YOUR INSTRUCTIONS
Using the records below, transcribe word for word the stretch from the line that contains "localparam int K_XR = 3;" through the line that contains "logic [NK-1:0] r_sel, n_sel;", both end lines included, and nothing else.

[Start of section]

From an optimization exercise on the open Yosys and OpenROAD flow, aimed at small area, a short achievable clock period and few clock cycles per item; shortcuts taken in it are not production practice. Power is estimated from default activity; no workload was simulated.

==> job 3144: inputs <==
## uniform_grid_derivative
module uniform_grid_derivative
(
    input  wire logic                       i_clk,
    input  wire logic                       i_rst_n,
    input  wire logic                       i_cfg_wr_en,
    input  wire logic [ugd_pkg::TOL_W-1:0]           i_cfg_wr_data,
    input  wire logic                       i_in_valid,
    output logic                            o_in_ready,
    input  wire logic signed [ugd_pkg::SAMPLE_W-1:0] i_voltage_sample,
    input  wire logic signed [ugd_pkg::SAMPLE_W-1:0] i_current_sample,
    input  wire logic                       i_sequence_end,
    output logic                            o_out_valid,
    input  wire logic                       i_out_ready,
    output logic signed [ugd_pkg::SAMPLE_W-1:0]      o_derivative,
    output logic [ugd_pkg::ERR_W-1:0]                o_error_code,
    output logic                            o_run_last
);
clock: 7.0 ns
lec_check: 0
cap_margin: 20
core_margin: 2
core_utilization: 60
setup_slack_margin: 1.5
slew_margin: 20
synth_hierarchical: 1
run.sh (not shown) runs the stock make flow with config.mk's settings and CLKGATE_MAP_FILE= SYNTH_SCRIPT=/design/flow/synth_recipe.tcl, a recipe that flattens the netlist after the stock synthesis.
==> job 158 (differences from job 3144) <==
--- a/flow/design.v
+++ b/flow/design.v
@@ -108,64 +108,62 @@
     } t_act;
     logic [NS-1:0] r_st, n_st;
     t_act   r_act, n_act;
     logic   r_ready, n_ready;
     logic [TOL_W-1:0]   r_tol;
     logic signed [33:0] r_e, n_e;           
     logic signed [32:0] r_h, n_h;           
-    logic [W-1:0]       r_t, n_t;           
     logic signed [31:0] r_i1, n_i1, r_i0, n_i0;
     logic [1:0]         r_pts, n_pts;
     logic               r_brk, n_brk;
     logic               r_pc, n_pc, r_pl, n_pl;
     logic signed [W-1:0] r_rem, n_rem;
     logic [31:0]         r_q, n_q;
     logic [3:0]          r_cnt, n_cnt;
     logic                r_sub, n_sub;
     logic                r_ex, n_ex, r_gneg, n_gneg, r_dn, n_dn, r_jlast, n_jlast;
     logic                r_conv, n_conv, r_sat, n_sat;
+    logic                r_lead, n_lead;
     logic                r_out_valid, n_out_valid;
     logic [1:0]          r_out_err, n_out_err;
     logic                r_out_last, n_out_last;
     logic signed [W-1:0] pa_x, pa_y, pa, pa_top;
     localparam int K_XV = 0;
     localparam int K_XC = 1;
     localparam int K_XI0 = 2;
     localparam int K_XR = 3;
-    localparam int K_XR2 = 4;
-    localparam int K_XE = 5;
-    localparam int K_YE = 6;
-    localparam int K_YH = 7;
-    localparam int K_YI0 = 8;
-    localparam int K_YI1 = 9;
-    localparam int K_Y4R = 10;
-    localparam int K_Y4RN = 18;
-    localparam int K_INV = 11;
-    localparam int K_RPA = 12;
-    localparam int K_RTOP = 13;
-    localparam int K_RT2 = 14;
-    localparam int K_QLD = 15;
-    localparam int K_QSH = 16;
-    localparam int K_EWR = 17;
-    localparam int NK = 19;
+    localparam int K_XE = 4;
+    localparam int K_YE = 5;
+    localparam int K_YH = 6;
+    localparam int K_YI0 = 7;
+    localparam int K_YI1 = 8;
+    localparam int K_Y4R = 9;
+    localparam int K_INV = 10;
+    localparam int K_RPA = 11;
+    localparam int K_RTOP = 12;
+    localparam int K_RT2 = 13;
+    localparam int K_QLD = 14;
+    localparam int K_QSH = 15;
+    localparam int K_EWR = 16;
+    localparam int K_Y4RN = 17;
+    localparam int NK = 18;
     logic [NK-1:0] r_sel, n_sel;
-    logic xv, xc, xi0, xr, xr2, xe, ye, yh, yi0, yi1, y4r, y4rn, pa_inv;
+    logic xv, xc, xi0, xr, xe, ye, yh, yi0, yi1, y4r, y4rn, pa_inv;
     function automatic logic [NK-1:0] sel_of(input logic [NS-1:0] st);
         sel_of = '0;
         sel_of[K_XV]  = st[S_A] | st[S_ACC0] | st[S_ACC1] | st[S_D0V];
         sel_of[K_XC]  = st[S_B3] | st[S_F2] | st[S_CVA] | st[S_D0C];
         sel_of[K_XI0] = st[S_B2];
         sel_of[K_XR]  = st[S_F3] | st[S_L3] | st[S_LCR];
-        sel_of[K_XR2] = st[S_B1];
         sel_of[K_XE]  = st[S_LCE] | st[S_L1] | st[S_L2];
         sel_of[K_YE]  = st[S_A];
         sel_of[K_YH]  = st[S_ACC1] | st[S_D0V];
         sel_of[K_YI0] = st[S_B3] | st[S_F3] | st[S_CVA] | st[S_LCE] | st[S_L3];
         sel_of[K_YI1] = st[S_B2] | st[S_L1];
-        sel_of[K_Y4R] = st[S_F2] | st[S_B1];
+        sel_of[K_Y4R] = st[S_F2];
         sel_of[K_Y4RN] = st[S_L2];
         sel_of[K_INV] = st[S_A] | st[S_B2] | st[S_B3] | st[S_F3] | st[S_CVA] | st[S_LCE]
               | st[S_L1] | st[S_L2] | st[S_L3];
         sel_of[K_RPA]  = st[S_A] | st[S_B2] | st[S_F2] | st[S_CVA] | st[S_L1] | st[S_L2];
         sel_of[K_RTOP] = st[S_B3] | st[S_F3] | st[S_LCR] | st[S_LCE] | st[S_L3];
         sel_of[K_RT2]  = st[S_D0V] | st[S_D0C] | st[S_D0] | st[S_DIV];
         sel_of[K_QLD]  = st[S_B3] | st[S_F3] | st[S_LCR] | st[S_LCE] | st[S_L3];
@@ -173,51 +171,76 @@
         sel_of[K_EWR]  = st[S_ACC0] | st[S_ACC1] | st[S_D0V] | st[S_D0C];
     endfunction
     always_comb begin
         xv  = r_sel[K_XV];
         xc  = r_sel[K_XC];
         xi0 = r_sel[K_XI0];
         xr  = r_sel[K_XR];
-        xr2 = r_sel[K_XR2];
         xe  = r_sel[K_XE];
         ye  = r_sel[K_YE];
         yh  = r_sel[K_YH];
         yi0 = r_sel[K_YI0];
         yi1 = r_sel[K_YI1];
         y4r = r_sel[K_Y4R];
         y4rn = r_sel[K_Y4RN];
         pa_inv = r_sel[K_INV];
         pa_x = ({W{xv}}  & W'(i_voltage_sample))
              | ({W{xc}}  & W'(i_current_sample))
              | ({W{xi0}} & W'(r_i0))
              | ({W{xr}}  & r_rem)
-             | ({W{xr2}} & (r_rem <<< 1))
              | ({W{xe}}  & W'(r_e));
         pa_y = ({W{ye}}   & ~(W'(r_e)))
              | ({W{yh}}   & W'(r_h))
              | ({W{yi0}}  & ~(W'(r_i0)))
              | ({W{yi1}}  & ~(W'(r_i1)))
              | ({W{y4r}}  & (r_rem <<< 2))
              | ({W{y4rn}} & ~(r_rem <<< 2));
     end
     ugd_add #(.N(W)) u_pa (.a(pa_x), .b(pa_y), .ci(pa_inv), .s(pa));
     assign pa_top = W'(signed'(pa[W-1:16]));
-    logic [W-1:0] dvs, dx, d3x, t1, ta, tb, t2;
+    logic [W-1:0] dvs, dx, d2x, cs_s, cs_c, t1, ta, tb, t2;
+    logic [W-1:0] base2;
     logic         sub2, qb1, qb2, rem_zero, t_zero;
+    assign base2 = {r_rem[W-3:0], r_q[31], r_q[30]};
     assign dvs  = W'(signed'({r_h, 1'b0}));
     assign dx   = dvs ^ {W{r_sub}};
-    assign d3x  = r_t ^ {W{r_sub}};
+    assign d2x  = (dvs << 1) ^ {W{r_sub}};
+    always_comb begin
+        for (int i = 0; i < W; i++) begin
+            cs_s[i] = base2[i] ^ dx[i] ^ d2x[i];
+            if (i > 0) cs_c[i] = (base2[i-1] & dx[i-1]) | (base2[i-1] & d2x[i-1]) | (dx[i-1] & d2x[i-1]);
+        end
+        cs_c[0] = r_sub;
+    end
     ugd_add #(.N(W)) u_t1 (.a({r_rem[W-2:0], r_q[31]}),          .b(dx),  .ci(r_sub), .s(t1));
-    ugd_add #(.N(W)) u_ta (.a({r_rem[W-3:0], r_q[31], r_q[30]}), .b(dx),  .ci(r_sub), .s(ta));
-    ugd_add #(.N(W)) u_tb (.a({r_rem[W-3:0], r_q[31], r_q[30]}), .b(d3x), .ci(r_sub), .s(tb));
+    ugd_add #(.N(W)) u_ta (.a(base2), .b(dx),  .ci(r_sub), .s(ta));
+    ugd_add #(.N(W)) u_tb (.a(cs_s), .b(cs_c), .ci(r_sub), .s(tb));
     assign sub2 = (t1[W-1] == r_h[32]);
-    assign t2   = (sub2 == r_sub) ? tb : ta;
+    logic t2b;                               
+    assign t2b  = (sub2 == r_sub);
+    assign t2   = t2b ? tb : ta;
     assign qb1  = ~(t1[W-1] ^ r_dn);
     assign qb2  = ~(t2[W-1] ^ r_dn);
     assign rem_zero = (r_rem == '0);
+    logic [W-1:0] dvm, dsm, skmask, base;
+    logic [9:0]   nz, nsm;
+    logic [35:0]  dvp;
+    logic         skip_ok;
+    assign dvm  = dvs ^ {W{r_h[32]}};
+    assign dvp  = {1'b0, dvm};
+    always_comb begin
+        for (int k = 0; k < 9; k++) nz[k] = |dvp[4*k +: 4];
+        nz[9] = 1'b0;
+        nsm = nz;
+        for (int k = 1; k < 16; k = k * 2) nsm = nsm | (nsm >> k);
+        for (int i = 0; i < W; i++) dsm[i] = nsm[i / 4 + 1];
+    end
+    assign skmask  = ~(dsm >> 10);           
+    assign skip_ok = r_lead && dsm[10] && (((r_rem ^ {W{r_rem[W-1]}}) & skmask) == '0);
+    assign base    = {r_rem[W-9:0], r_q[31:24]};
     assign t_zero   = (t1 == '0);
     logic        exact, qneg, corr;
     logic [32:0] r33;
     logic [31:0] res;
     assign exact = r_ex || rem_zero;
     assign qneg  = r_gneg ^ r_dn;
     assign corr  = r_dn ^ (r_gneg & ~exact);
@@ -229,24 +252,24 @@
     end
     logic        hi_same, too_far, out_free;
     logic [15:0] dmag;
     assign hi_same  = (r_rem[W-1:16] == '0) || (r_rem[W-1:16] == '1);
     assign dmag     = r_rem[15:0] ^ {16{r_rem[W-1]}};
     assign too_far  = !hi_same || (r_rem[W-1] ? (dmag >= r_tol) : (dmag > r_tol));
     assign out_free = !r_out_valid || i_out_ready;
-    logic d0, dlast, dexit, sat0, load, emit;
+    logic d0, dlast, dexit, sat0, load, emit, skip;
+    logic rs_t2, rs_base, rs_pa, rs_top, qs_sh, qs_sk, qs_cv, qs_ld;
     logic [1:0] emit_code;
     logic load_sig;
     always_comb begin
         n_st        = '0;
         n_act       = r_act;
         n_ready     = 1'b0;
         n_e         = r_e;
         n_h         = r_h;
-        n_t         = r_t;
         n_i1        = r_i1;
         n_i0        = r_i0;
         n_pts       = r_pts;
         n_brk       = r_brk;
         n_pc        = r_pc;
         n_pl        = r_pl;
         n_rem       = r_rem;
@@ -255,14 +278,15 @@
         n_sub       = r_sub;
         n_ex        = r_ex;
         n_gneg      = r_gneg;
         n_dn        = r_dn;
         n_jlast     = r_jlast;
         n_conv      = 1'b0;
         n_sat       = r_sat;
+        n_lead      = r_lead;
         n_out_valid = r_out_valid && !i_out_ready;
         n_out_err   = r_out_err;
         n_out_last  = r_out_last;
         emit        = 1'b0;
         emit_code   = 2'd0;
         load        = 1'b0;
         load_sig    = 1'b0;
@@ -304,15 +328,14 @@
         if (r_st[S_B0]) begin
             if (out_free) begin
                 emit = 1'b1; emit_code = ERR_FEW;
                 n_act = ACT_CLEAR; n_ready = 1'b1; n_st[S_ACCN] = 1'b1;
             end else n_st[S_A] = 1'b1;
         end
         if (r_st[S_B1]) begin
-            n_t = pa;                                        
             if (i_sequence_end || rem_zero) begin
                 if (out_free) begin
                     emit = 1'b1; emit_code = i_sequence_end ? ERR_FEW : ERR_ZERO;
                     n_act = i_sequence_end ? ACT_CLEAR : ACT_BREAK;
                     n_ready = 1'b1; n_st[S_ACCN] = 1'b1;
                 end else n_st[S_A] = 1'b1;
             end else begin
@@ -374,50 +397,61 @@
         end
         if (r_st[S_L3]) begin
             if (out_free) begin
                 load = 1'b1; load_sig = 1'b1;                
                 n_pl = 1'b0; n_st[S_D0] = 1'b1;
             end else n_st[S_L3] = 1'b1;
         end
+        if (load || r_st[S_B3]) n_lead = 1'b1;
         if (load) begin
             n_gneg  = pa[W-1];
             n_dn    = r_h[32] ^ load_sig;
             n_ex    = 1'b0;
             n_cnt   = 4'd0;
             n_jlast = r_st[S_L3];
         end
         d0    = r_st[S_D0V] | r_st[S_D0C] | r_st[S_D0];
+        skip  = r_sel[K_RT2] && skip_ok;
         sat0  = qb1 ^ r_gneg ^ r_dn;                         
-        dlast = r_st[S_DIV] && r_cnt == 4'd15;
-        dexit = dlast || (d0 && sat0);
+        dlast = skip ? (r_cnt >= 4'd12) : (r_st[S_DIV] && r_cnt == 4'd15);
+        dexit = dlast || (d0 && sat0 && !skip);
         if (d0 | r_st[S_DIV]) begin
-            n_ex  = (((r_ex || rem_zero) && !r_q[31]) || t_zero) && !r_q[30];
-            n_cnt = r_cnt + 4'd1;
-            if (d0) n_sat = sat0;
+            if (skip) n_ex = (r_ex || rem_zero) && (r_q[31:24] == 8'd0);
+            else      n_ex = (((r_ex || rem_zero) && !r_q[31]) || t_zero) && !r_q[30];
+            n_cnt  = r_cnt + (skip ? 4'd4 : 4'd1);
+            n_lead = skip;
+            if (d0) n_sat = sat0 && !skip;
             if (dexit) begin
                 n_conv = 1'b1;
                 case ({r_pc, r_pl})
                     2'b11:   n_st[S_CVB] = 1'b1;
                     2'b10:   n_st[S_CVA] = 1'b1;
                     2'b01:   n_st[S_L1]  = 1'b1;
                     default: n_st[S_A]   = 1'b1;
                 endcase
             end else begin
                 n_st[S_DIV] = 1'b1;
             end
         end
-        if (r_sel[K_RPA])                          n_rem = pa;
-        else if (r_sel[K_RTOP] && (out_free || r_st[S_B3])) n_rem = pa_top;
-        else if (r_sel[K_RT2])                     n_rem = t2;
-        if (r_conv)                             n_q = res;
-        else if (r_sel[K_QSH])                     n_q = {r_q[29:0], qb1, qb2};
-        else if (out_free && (r_sel[K_QLD] || emit))
-            n_q = {pa[15:0], 16'd0} & {32{r_sel[K_QLD] && !(r_st[S_B3] && too_far)}};
+        rs_t2   = r_sel[K_RT2] && !skip;
+        rs_base = skip;
+        rs_pa   = r_sel[K_RPA];
+        rs_top  = r_sel[K_RTOP] && (out_free || r_st[S_B3]);
+        if (rs_t2 || rs_base || rs_pa || rs_top)
+            n_rem = ({W{rs_t2 && t2b}} & tb) | ({W{rs_t2 && !t2b}} & ta)
+                  | ({W{rs_base}} & base) | ({W{rs_pa}} & pa) | ({W{rs_top}} & pa_top);
+        qs_sh   = r_sel[K_QSH] && !skip;
+        qs_sk   = skip;
+        qs_cv   = r_conv;
+        qs_ld   = out_free && r_sel[K_QLD] && !(r_st[S_B3] && too_far);
+        if (qs_sh || qs_sk || qs_cv || qs_ld || (out_free && emit))
+            n_q = ({32{qs_sh}} & {r_q[29:0], qb1, qb2}) | ({32{qs_sk}} & {r_q[23:0], {8{qneg}}})
+                | ({32{qs_cv}} & res) | ({32{qs_ld}} & {pa[15:0], 16'd0});
         n_sel = sel_of(n_st);
-        n_sub = (r_sel[K_RTOP] ? pa[W-1] : t2[W-1]) == r_h[32];
+        n_sub = ((rs_t2 & t2[W-1]) | (skip & base[W-1]) | (r_sel[K_RTOP] & pa[W-1])) == r_h[32];
         if (emit) begin
             n_out_valid = 1'b1;
             n_out_err   = emit_code;
             n_out_last  = 1'b1;
         end
         if (r_conv) begin
             n_out_valid = 1'b1;
@@ -452,26 +486,26 @@
             r_out_valid <= n_out_valid;
         end
     end
     always_ff @(posedge i_clk) begin
         r_act      <= n_act;
         r_e        <= n_e;
         r_h        <= n_h;
-        r_t        <= n_t;
         r_i1       <= n_i1;
         r_i0       <= n_i0;
         r_rem      <= n_rem;
         r_q        <= n_q;
         r_cnt      <= n_cnt;
         r_sub      <= n_sub;
         r_ex       <= n_ex;
         r_gneg     <= n_gneg;
         r_dn       <= n_dn;
         r_jlast    <= n_jlast;
         r_sat      <= n_sat;
+        r_lead     <= n_lead;
         r_out_err  <= n_out_err;
         r_out_last <= n_out_last;
     end
     assign o_in_ready   = r_ready;
     assign o_out_valid  = r_out_valid;
     assign o_derivative = r_q;
     assign o_error_code = r_out_err;
PLACE_DENSITY = 0.75   (was default)
SETUP_SLACK_MARGIN = 2.5   (was 1.5)
==> job 3230 (differences from job 3144) <==
SETUP_SLACK_MARGIN = 2.5   (was 1.5)
TNS_END_PERCENT = 10   (was default)
==> reports/results.tsv <==
metric	value	unit
Clk pwr share	0.154	
largest net degree at the start of global routing	56	
outcome	timing/DRC/antenna clean	
initial antenna violation count	0	
DIE AREA	38170	um^2
P&R area growth vs syn	14.80	%
routed vias/inst	6.740	
top cells by area, synth	edfxtp_1 33%, ha_1 8.7%, dfxtp_1 5.8%	
the above is filed under job 3144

[End of section]

FINISHED TASK
     localparam int K_XR = 3;
-    localparam int K_XR2 = 4;
-    localparam int K_XE = 5;
-    localparam int K_YE = 6;
-    localparam int K_YH = 7;
-    localparam int K_YI0 = 8;
-    localparam int K_YI1 = 9;
-    localparam int K_Y4R = 10;
-    localparam int K_Y4RN = 18;
-    localparam int K_INV = 11;
-    localparam int K_RPA = 12;
-    localparam int K_RTOP = 13;
-    localparam int K_RT2 = 14;
-    localparam int K_QLD = 15;
-    localparam int K_QSH = 16;
-    localparam int K_EWR = 17;
-    localparam int NK = 19;
+    localparam int K_XE = 4;
+    localparam int K_YE = 5;
+    localparam int K_YH = 6;
+    localparam int K_YI0 = 7;
+    localparam int K_YI1 = 8;
+    localparam int K_Y4R = 9;
+    localparam int K_INV = 10;
+    localparam int K_RPA = 11;
+    localparam int K_RTOP = 12;
+    localparam int K_RT2 = 13;
+    localparam int K_QLD = 14;
+    localparam int K_QSH = 15;
+    localparam int K_EWR = 16;
+    localparam int K_Y4RN = 17;
+    localparam int NK = 18;
     logic [NK-1:0] r_sel, n_sel;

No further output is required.